[Stored data]
----------------------------------------

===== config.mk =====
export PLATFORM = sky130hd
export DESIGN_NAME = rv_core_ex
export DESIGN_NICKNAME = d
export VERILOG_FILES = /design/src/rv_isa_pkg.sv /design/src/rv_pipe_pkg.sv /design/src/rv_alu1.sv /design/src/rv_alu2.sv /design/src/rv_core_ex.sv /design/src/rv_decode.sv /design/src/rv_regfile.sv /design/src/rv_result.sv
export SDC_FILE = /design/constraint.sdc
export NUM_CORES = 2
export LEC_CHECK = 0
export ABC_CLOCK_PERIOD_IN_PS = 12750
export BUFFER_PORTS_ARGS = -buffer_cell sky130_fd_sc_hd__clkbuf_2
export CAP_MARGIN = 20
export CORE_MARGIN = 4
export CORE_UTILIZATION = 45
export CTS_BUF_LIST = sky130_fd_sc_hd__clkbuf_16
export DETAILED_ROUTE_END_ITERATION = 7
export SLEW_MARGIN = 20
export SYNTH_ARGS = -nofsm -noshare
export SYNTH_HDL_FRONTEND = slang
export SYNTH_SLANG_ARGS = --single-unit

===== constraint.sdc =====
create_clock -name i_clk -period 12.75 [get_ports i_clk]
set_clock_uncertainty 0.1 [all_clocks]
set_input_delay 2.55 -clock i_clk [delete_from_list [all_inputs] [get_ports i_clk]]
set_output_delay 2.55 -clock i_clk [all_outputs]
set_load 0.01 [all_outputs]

----------------------------------------

Your task: Each line, starting with the one containing "export SDC_FILE = /design/constraint.sdc" and ending with the last line of the records above, should be reproduced exactly.

Solved problem:
export SDC_FILE = /design/constraint.sdc
export NUM_CORES = 2
export LEC_CHECK = 0
export ABC_CLOCK_PERIOD_IN_PS = 12750
export BUFFER_PORTS_ARGS = -buffer_cell sky130_fd_sc_hd__clkbuf_2
export CAP_MARGIN = 20
export CORE_MARGIN = 4
export CORE_UTILIZATION = 45
export CTS_BUF_LIST = sky130_fd_sc_hd__clkbuf_16
export DETAILED_ROUTE_END_ITERATION = 7
export SLEW_MARGIN = 20
export SYNTH_ARGS = -nofsm -noshare
export SYNTH_HDL_FRONTEND = slang
export SYNTH_SLANG_ARGS = --single-unit

===== constraint.sdc =====
create_clock -name i_clk -period 12.75 [get_ports i_clk]
set_clock_uncertainty 0.1 [all_clocks]
set_input_delay 2.55 -clock i_clk [delete_from_list [all_inputs] [get_ports i_clk]]
set_output_delay 2.55 -clock i_clk [all_outputs]
set_load 0.01 [all_outputs]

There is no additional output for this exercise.